Oh, Rebecca, save me, save me
, I scream in my head and suddenly she swings round to face us and sees him with his hand tight on my neck and the other hand ready to swing the heavy hairbrush at my skull. I see my horror reflected in her eyes and want to vomit.
‘My Physics teacher told me I wasn’t working hard enough,’ Rebecca says, clear as a bell. ‘I’ll be in detention if I don’t pull my socks up.’
He drops me and goes for her. The usual words. Failure. Shame. Maggot. Filth. I cover my ears and run from the room, upstairs to hide. I wish I wouldn’t. One day I’m going to hide that hairbrush and the strap. I’m going to stop him in his tracks. But for now I let my sister take my beating.
What else has she taken for me over the years? What does he do to her while I run away and hide? Like millstones my parents grind at her, circling, pushing, relentlessly
punishing her for sins we don’t even know exist. When I stop to look I see that each year she is a little smaller, as if a little bit more has crumbled away. One day there may be nothing left, just dust motes dancing on a scrap of light. Who will catch me then? Who will save me when I fall?
Finally it’s over and she inches up the stairs and across the hall carpet on her stomach, a dying moth. I help her up and on to her bed.
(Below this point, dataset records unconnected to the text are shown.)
### src/fsp_defs.svh
// addresses, codes and reset values of the self-programming command registers
`ifndef FSP_DEFS_SVH
`define FSP_DEFS_SVH
`define FSP_ADDR_CMD 16'hFFA3
`define FSP_ADDR_PTR_LOW 16'hFFA4
`define FSP_ADDR_PTR_HIGH 16'hFFA5
`define FSP_ADDR_CMP_HIGH 16'hFFA6
`define FSP_ADDR_CMP_LOW 16'hFFA7
`define FSP_ADDR_WDATA 16'hFFA8
`define FSP_ADDR_PROTECT 12'h081
`define FSP_CMD_NONE 3'h0
`define FSP_CMD_VERIFY1 3'h1
`define FSP_CMD_VERIFY2 3'h2
`define FSP_CMD_ERASE 3'h3
`define FSP_CMD_BLANK 3'h4
`define FSP_CMD_WRITE 3'h5
`define FSP_CMD_RESET 3'h0
`define FSP_CMP_RESET 8'h00
`define FSP_WDATA_RESET 8'h00
`define FSP_PROT_LSB 2
`define FSP_PROT_MSB 6
`define FSP_PROT_BLK3_0 5'h0E
`define FSP_PROT_BLK1_0 5'h0F
`define FSP_PROT_NONE 5'h1F
`define FSP_BLK_TOP_3 4'h3
`define FSP_BLK_TOP_1 4'h1
`define FSP_BLANK_VALUE 8'hFF
`define FSP_FULL_BYTE 8'hFF
`endif

### src/fsp_pkg.sv
// types shared by the self-programming command block
`default_nettype none
package fsp_pkg;
    typedef enum logic [2:0] {FSP_ST_PB_REQ, FSP_ST_PB_WAIT, FSP_ST_IDLE, FSP_ST_RD,
                              FSP_ST_ERASE, FSP_ST_WRITE, FSP_ST_DONE} fsp_state_e;
    typedef enum logic [1:0] {FSP_OP_READ, FSP_OP_WRITE, FSP_OP_ERASE} fsp_op_e;
    typedef struct packed {
        logic wr;
        logic rd;
        logic [15:0] addr;
        logic [7:0] wdata;
        logic [7:0] bmask;
    } fsp_bus_s;
    typedef struct packed {
        logic start;
        fsp_op_e op;
        logic [11:0] addr;
        logic [7:0] wdata;
    } fsp_flash_req_s;
    typedef struct packed {
        logic ack;
        logic [7:0] rdata;
        logic fail;
    } fsp_flash_rsp_s;
endpackage : fsp_pkg
`default_nettype wire

### src/fsp_cmd_regs.sv
// command registers and sequencer for flash self programming
//
// Functional notes
// - command register: 3-bit code, bits 7..3 zero, reset 00, bit or byte writes
// - code 001 verifies a whole block; failure sets an error flag
// - code 010 verifies several addresses of a block; failure sets an error flag
// - code 011 erases the block selected by the address registers
// - code 100 checks that every location of the block is erased
// - code 101 programs the write buffer byte at the pointer address
// - programming a 1 onto an unerased 0 sets the protect error flag
// - undefined codes abort at once and set an error flag
// - 12-bit start address from high pointer bits 3..0 and low pointer byte
// - pointers count up to the compare registers outside command execution
// - pointers have no defined reset value
// - 8-bit write buffer, whole-byte writes only, reset to zero
// - protect byte bits 6..2 read from flash; applies only in self programming
// - protect codes: 01110 blocks 3..0, 01111 blocks 1..0, 11111 none
// - a halt in self programming mode starts the loaded command
// - a command on a protected block sets the protect error flag
// - error flags stay set until cleared by software or reset
`include "fsp_defs.svh"
`default_nettype none
module fsp_cmd_regs
    import fsp_pkg::*;
#(
    parameter int NUM_BLOCKS = 4
)(
    input wire logic clk_i,
    input wire logic nrst_i,
    input wire fsp_bus_s bus_i,
    output logic [7:0] rdata_o,
    input wire logic halt_i,
    input wire logic self_program_mode_select_i,
    input wire logic verify_error_clr_i,
    input wire logic protect_error_clr_i,
    output logic verify_error_flag_o,
    output logic write_erase_protect_error_flag_o,
    output logic cpu_hold_o,
    output fsp_flash_req_s flash_o,
    input wire fsp_flash_rsp_s flash_i
);
    if (NUM_BLOCKS != 4) begin : g_bad_blocks
        $error("fsp_cmd_regs decodes the protect field for four blocks only");
    end

    fsp_state_e state_reg;
    logic [2:0] cmd_reg;
    logic [7:0] ptr_low_reg;
    logic [7:0] ptr_high_reg;
    logic [7:0] cmp_low_reg;
    logic [7:0] cmp_high_reg;
    logic [7:0] wdata_reg;
    logic [4:0] prot_reg;
    logic [11:0] ptr_addr;
    logic wr_cmd, wr_pl, wr_ph, wr_cl, wr_ch, wr_wd;
    logic cmd_start, cmd_valid, blk_protected, at_end, rd_ok, ptr_step, idle_count;
    logic verr_set, perr_set;

    // register strobes
    assign wr_cmd = bus_i.wr && (bus_i.addr == `FSP_ADDR_CMD);
    assign wr_pl = bus_i.wr && (bus_i.addr == `FSP_ADDR_PTR_LOW);
    assign wr_ph = bus_i.wr && (bus_i.addr == `FSP_ADDR_PTR_HIGH);
    assign wr_ch = bus_i.wr && (bus_i.addr == `FSP_ADDR_CMP_HIGH);
    assign wr_cl = bus_i.wr && (bus_i.addr == `FSP_ADDR_CMP_LOW);
    assign wr_wd = bus_i.wr && (bus_i.addr == `FSP_ADDR_WDATA);

    assign ptr_addr = {ptr_high_reg[3:0], ptr_low_reg};
    assign at_end = (ptr_high_reg == cmp_high_reg) && (ptr_low_reg == cmp_low_reg);

    assign cmd_valid = (cmd_reg != `FSP_CMD_NONE) && (cmd_reg <= `FSP_CMD_WRITE);
    assign cmd_start = (state_reg == FSP_ST_IDLE) && halt_i && self_program_mode_select_i
                       && (cmd_reg != `FSP_CMD_NONE);

    // prohibited codes fence every block, the safe reading of a bad setting
    always_comb
    begin
        case (prot_reg)
            `FSP_PROT_BLK3_0: blk_protected = (ptr_high_reg[3:0] <= `FSP_BLK_TOP_3);
            `FSP_PROT_BLK1_0: blk_protected = (ptr_high_reg[3:0] <= `FSP_BLK_TOP_1);
            `FSP_PROT_NONE: blk_protected = 1'b0;
            default: blk_protected = 1'b1;
        endcase
        blk_protected = blk_protected && self_program_mode_select_i;
    end

    // read result check, one location per acknowledge
    always_comb
    begin
        case (cmd_reg)
            `FSP_CMD_BLANK: rd_ok = (flash_i.rdata == `FSP_BLANK_VALUE);
            `FSP_CMD_WRITE: rd_ok = ((wdata_reg & ~flash_i.rdata) == 8'h00);
            default: rd_ok = !flash_i.fail;
        endcase
    end

    assign ptr_step = (state_reg == FSP_ST_RD) && flash_i.ack && rd_ok
                      && (cmd_reg != `FSP_CMD_WRITE) && !at_end;
    assign idle_count = (state_reg == FSP_ST_IDLE) && !cmd_start && !at_end
                        && !wr_pl && !wr_ph;

    // error causes
    assign verr_set = (cmd_start && !cmd_valid)
                      || ((state_reg == FSP_ST_RD) && flash_i.ack && !rd_ok
                          && (cmd_reg != `FSP_CMD_WRITE))
                      || (((state_reg == FSP_ST_ERASE) || (state_reg == FSP_ST_WRITE))
                          && flash_i.ack && flash_i.fail);
    assign perr_set = (cmd_start && cmd_valid && blk_protected)
                      || ((state_reg == FSP_ST_RD) && flash_i.ack && !rd_ok
                          && (cmd_reg == `FSP_CMD_WRITE));

    // command register, bitwise writable, upper bits never stored
    always_ff @(posedge clk_i)
    begin
        if (!nrst_i)
            cmd_reg <= `FSP_CMD_RESET;
        else if (wr_cmd)
            cmd_reg <= (cmd_reg & ~bus_i.bmask[2:0]) | (bus_i.wdata[2:0] & bus_i.bmask[2:0]);
    end

    // pointers carry no reset; software reloads them before each command
    always_ff @(posedge clk_i)
    begin
        if (wr_pl)
            ptr_low_reg <= (ptr_low_reg & ~bus_i.bmask) | (bus_i.wdata & bus_i.bmask);
        else if (ptr_step || idle_count)
            ptr_low_reg <= ptr_low_reg + 8'h01;
        if (wr_ph)
            ptr_high_reg <= (ptr_high_reg & ~bus_i.bmask) | (bus_i.wdata & bus_i.bmask);
        else if ((ptr_step || idle_count) && (ptr_low_reg == 8'hFF))
            ptr_high_reg <= ptr_high_reg + 8'h01;
    end

    always_ff @(posedge clk_i)
    begin
        if (!nrst_i)
        begin
            cmp_low_reg <= `FSP_CMP_RESET;
            cmp_high_reg <= `FSP_CMP_RESET;
        end
        else
        begin
            if (wr_cl)
                cmp_low_reg <= (cmp_low_reg & ~bus_i.bmask) | (bus_i.wdata & bus_i.bmask);
            if (wr_ch)
                cmp_high_reg <= (cmp_high_reg & ~bus_i.bmask) | (bus_i.wdata & bus_i.bmask);
        end
    end

    // write buffer ignores single-bit writes
    always_ff @(posedge clk_i)
    begin
        if (!nrst_i)
            wdata_reg <= `FSP_WDATA_RESET;
        else if (wr_wd && (bus_i.bmask == `FSP_FULL_BYTE))
            wdata_reg <= bus_i.wdata;
    end

    // read port, unmapped addresses answer zero
    always_ff @(posedge clk_i)
    begin
        if (!nrst_i)
            rdata_o <= 8'h00;
        else if (bus_i.rd)
        begin
            if (bus_i.addr == `FSP_ADDR_CMD)
                rdata_o <= {5'h00, cmd_reg};
            else if (bus_i.addr == `FSP_ADDR_PTR_LOW)
                rdata_o <= ptr_low_reg;
            else if (bus_i.addr == `FSP_ADDR_PTR_HIGH)
                rdata_o <= ptr_high_reg;
            else if (bus_i.addr == `FSP_ADDR_CMP_HIGH)
                rdata_o <= cmp_high_reg;
            else if (bus_i.addr == `FSP_ADDR_CMP_LOW)
                rdata_o <= cmp_low_reg;
            else if (bus_i.addr == `FSP_ADDR_WDATA)
                rdata_o <= wdata_reg;
            else
                rdata_o <= 8'h00;
        end
    end

    // sticky error flags; a set in the clearing cycle wins
    always_ff @(posedge clk_i)
    begin
        if (!nrst_i)
        begin
            verify_error_flag_o <= 1'b0;
            write_erase_protect_error_flag_o <= 1'b0;
        end
        else
        begin
            verify_error_flag_o <= verr_set || (verify_error_flag_o && !verify_error_clr_i);
            write_erase_protect_error_flag_o <= perr_set
                || (write_erase_protect_error_flag_o && !protect_error_clr_i);
        end
    end

    // protect byte latched once after reset
    always_ff @(posedge clk_i)
    begin
        if (!nrst_i)
            prot_reg <= `FSP_PROT_NONE;
        else if ((state_reg == FSP_ST_PB_WAIT) && flash_i.ack)
            prot_reg <= flash_i.rdata[`FSP_PROT_MSB:`FSP_PROT_LSB];
    end

    // sequencer
    always_ff @(posedge clk_i)
    begin
        if (!nrst_i)
        begin
            state_reg <= FSP_ST_PB_REQ;
            cpu_hold_o <= 1'b0;
            flash_o <= '{start: 1'b0, op: FSP_OP_READ, addr: `FSP_ADDR_PROTECT, wdata: 8'h00};
        end
        else
        begin
            flash_o.start <= 1'b0;
            case (state_reg)
                FSP_ST_PB_REQ:
                begin
                    flash_o <= '{start: 1'b1, op: FSP_OP_READ, addr: `FSP_ADDR_PROTECT,
                                 wdata: 8'h00};
                    state_reg <= FSP_ST_PB_WAIT;
                end
                FSP_ST_PB_WAIT:
                    if (flash_i.ack)
                        state_reg <= FSP_ST_IDLE;
                FSP_ST_IDLE:
                    if (cmd_start)
                    begin
                        cpu_hold_o <= 1'b1;
                        flash_o.addr <= ptr_addr;
                        flash_o.wdata <= wdata_reg;
                        if (!cmd_valid || blk_protected)
                            state_reg <= FSP_ST_DONE;
                        else if (cmd_reg == `FSP_CMD_ERASE)
                        begin
                            flash_o.start <= 1'b1;
                            flash_o.op <= FSP_OP_ERASE;
                            state_reg <= FSP_ST_ERASE;
                        end
                        else
                        begin
                            flash_o.start <= 1'b1;
                            flash_o.op <= FSP_OP_READ;
                            state_reg <= FSP_ST_RD;
                        end
                    end
                FSP_ST_RD:
                    if (flash_i.ack)
                    begin
                        if (!rd_ok)
                            state_reg <= FSP_ST_DONE;
                        else if (cmd_reg == `FSP_CMD_WRITE)
                        begin
                            flash_o.start <= 1'b1;
                            flash_o.op <= FSP_OP_WRITE;
                            state_reg <= FSP_ST_WRITE;
                        end
                        else if (at_end)
                            state_reg <= FSP_ST_DONE;
                        else
                        begin
                            flash_o.start <= 1'b1;
                            flash_o.addr <= flash_o.addr + 12'h001;
                        end
                    end
                FSP_ST_ERASE, FSP_ST_WRITE:
                    if (flash_i.ack)
                        state_reg <= FSP_ST_DONE;
                FSP_ST_DONE:
                begin
                    cpu_hold_o <= 1'b0;
                    state_reg <= FSP_ST_IDLE;
                end
                default:
                    state_reg <= FSP_ST_IDLE;
            endcase
        end
    end
endmodule : fsp_cmd_regs
`default_nettype wire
‘I’m sorry,’ I whisper. She nods and her eyes close. I can hear her heart pounding, see it fluttering against her ribs, but she gathers her clothes around her and buries herself in the blankets. She hides her body, even from me. I hate to watch her suffering and stare out of the window. He beats her harder than he would me and that’s another reason I should never have asked her for help, but I sit beside her and stroke her hair. Blood has clotted on her scalp and I fetch a cloth and try to wipe it away.
He never says sorry. He just pretends nothing ever happened. We’ve never dared fight back, not yet. I know what would happen if we did.
I remember being twelve and Granny is there. They’re fighting and shouting and he is holding Granny by the neck and screaming into her face, she’s telling him to calm down, pleading with Mother to call the police, and then he shoves her into the wall and pushes her out of the vicarage so hard she falls on the step in a heap, and he slams the door behind her. I don’t want to remember the rest.
Neither of us goes to college on Tuesday. Rebecca feels
too bad and I don’t want to leave her alone. Usually he’s clever with his fists and never leaves a mark where it might be spotted, but this time, well, he didn’t seem to care. I think he was enjoying it too much to mind. He knows he can lie it all away, anyhow. He’s done it before. I ask if I can get her anything but she says not. By lunchtime I’m bored hanging round our room with nothing to do, and with Rebecca who’s lying mute in bed, so I sneak downstairs and poke around the kitchen for something to eat. As I’m rummaging Mrs Sparks bustles in.
‘Oh, hello, dear.’
‘Hi.’ I smile even though I don’t want to. Mrs Sparks is annoying.
‘I’ve just been helping your father with the church arrangements for this month. He’s popped out now. What are you doing at home? It can’t be study leave already, can it? You’ve only just started up there!’